KARs composed of GluK2/GluK5 subunits are believed to be the most prominent within the brain (Petralia et al., 1994), thus the majority of studies investigating KAR assembly and trafficking have focused on these two subunits. One check-point involved in proper receptor assembly is the occupancy of the ligand-binding site. Recombinant studies have demonstrated that mutations that reduce agonist affinity results in the subunits being retained within the ER and not inserted into the plasma membrane (Mah et al., 2005; Gill et al., 2009; Fisher and Housley, 2013). For homomeric GluK2 receptors, glutamate binding promotes proper folding resulting in a conformational change that is essential for assembly and trafficking of the receptor (Gill et al., 2009). The GluK5 subunit was found to contain several ER retention motifs that prevented surface expression unless this subunit was bound to a GluK1 – 3 subunit (Gallyas et al., 2003; Ren et al., 2003), a process that promotes formation of heteromeric receptors. Furthermore it was recently determined that agonist binding to the GluK5 subunit alone was sufficient to promote the formation of heteromeric GluK2/5 subunits (Fisher and Housley, 2013). Together these studies demonstrate the complexity of receptor assembly and trafficking as well as represent a key role for both the GluK2 and GluK5 subunits.
Early studies have conclusively demonstrated that mRNA for a portion of kainate receptor subunits is expressed throughout the brain and spinal cord (Wisden and Seeburg, 1993; Bahn et al., 1994; Bettler and Mulle, 1995). Similar
results were noted in the hippocampus, in which mRNA for all of the KAR subunits was also observed, however the expression within the hippocampus varies between regions and cell types. Furthermore, the mossy fiber – CA3 synapse was the first hippocampal region shown to utilize kainate receptors (Castillo et al., 1997; Vignes and Collingridge, 1997). In this region the CA3 pyramidal cells, as well as dentate granule cells, show elevated mRNA levels for GluK2, GluK4 and GluK5. GluK3 mRNA appears to be restricted to dentate granule cells, while interneurons predominately express GluK1, in addition to GluK2 – 3 (Bahn et al., 1994; Bureau et al., 1999; Paternain et al., 2000; Darstein et al., 2003).

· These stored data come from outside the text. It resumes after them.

===== src/rtl/tmr_ccp_pair.sv =====
module tmr_ccp_pair
  import tmr_ccp_pkg::*;
#(
  parameter int CNT_W       = 8,
  parameter int SYNC_STAGES = 2
) (
  input  logic             clk_i,
  input  logic             rst_ni,
  input  logic [CNT_W-1:0] cnt_i,
  input  logic             cas_tick_i,
  input  logic [2:0]       cas_psc_i,
  input  logic [1:0]       buf_en_i,
  input  logic [1:0]       cap_pin_i,
  input  logic             we_i,
  input  logic [1:0]       addr_i,
  input  logic [CNT_W-1:0] wdata_i,
  output logic [CNT_W-1:0] rdata_o,
  output logic [1:0]       flag_o,
  output logic [1:0]       cmp_pin_o,
  output logic [1:0]       cmp_oe_o
);
  localparam int N_REG  = 2;
  localparam int FLD_W  = 4;
  localparam int CTRL_W = N_REG * FLD_W;

  logic [CTRL_W-1:0] ctrl_q;
  logic              ctrl_we, cas_evt;
  logic [CNT_W-1:0]  gr [N_REG];

  assign ctrl_we = we_i && (addr_i == 2'd0);
  // an undivided neighbour clock gives no usable cascade events
  assign cas_evt = cas_tick_i && (cas_psc_i != 3'b000);

  always_ff @(posedge clk_i or negedge rst_ni) begin
    if (!rst_ni)      ctrl_q <= '0;
    else if (ctrl_we) ctrl_q <= wdata_i[CTRL_W-1:0];
  end

  for (genvar i = 0; i < N_REG; i++) begin : g_ch
    tmr_ccp_chan #(.CNT_W(CNT_W), .SYNC_STAGES(SYNC_STAGES)) u_ch (
      .clk_i     (clk_i),
      .rst_ni    (rst_ni),
      .field_i   (io_field_t'(ctrl_q[i*FLD_W +: FLD_W])),
      .ctrl_we_i (ctrl_we),
      .field_d_i (io_field_t'(wdata_i[i*FLD_W +: FLD_W])),
      .buf_i     (buf_en_i[i]),
      .cnt_i     (cnt_i),
      .pin_i     (cap_pin_i[i]),
      .cas_evt_i (cas_evt),
      .gr_we_i   (we_i && (addr_i == 2'(2 + i))),
      .gr_wdata_i(wdata_i),
      .flag_clr_i(we_i && (addr_i == 2'd1) && !wdata_i[i]),
      .gr_o      (gr[i]),
      .flag_o    (flag_o[i]),
      .cmp_pin_o (cmp_pin_o[i]),
      .cmp_oe_o  (cmp_oe_o[i])
    );
  end

  always_comb begin
    unique case (addr_i)
      2'd0:    rdata_o = CNT_W'(ctrl_q);
      2'd1:    rdata_o = CNT_W'(flag_o);
      2'd2:    rdata_o = gr[0];
      default: rdata_o = gr[1];
    endcase
  end
endmodule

Variability in subunit localization, differences in the biophysical properties of the subunits and regulation by Neto1 and Neto2 make it difficult to study KARs
in vivo. Furthermore, these differences become more apparent when attempting to use pharmacological agents to activate or block the receptor, as each subunit may behave differently to agonists and antagonists. As a result of this variability the role of KARs in regulating excitatory neurotransmission, specifically within the diseased brain, is not fully understood.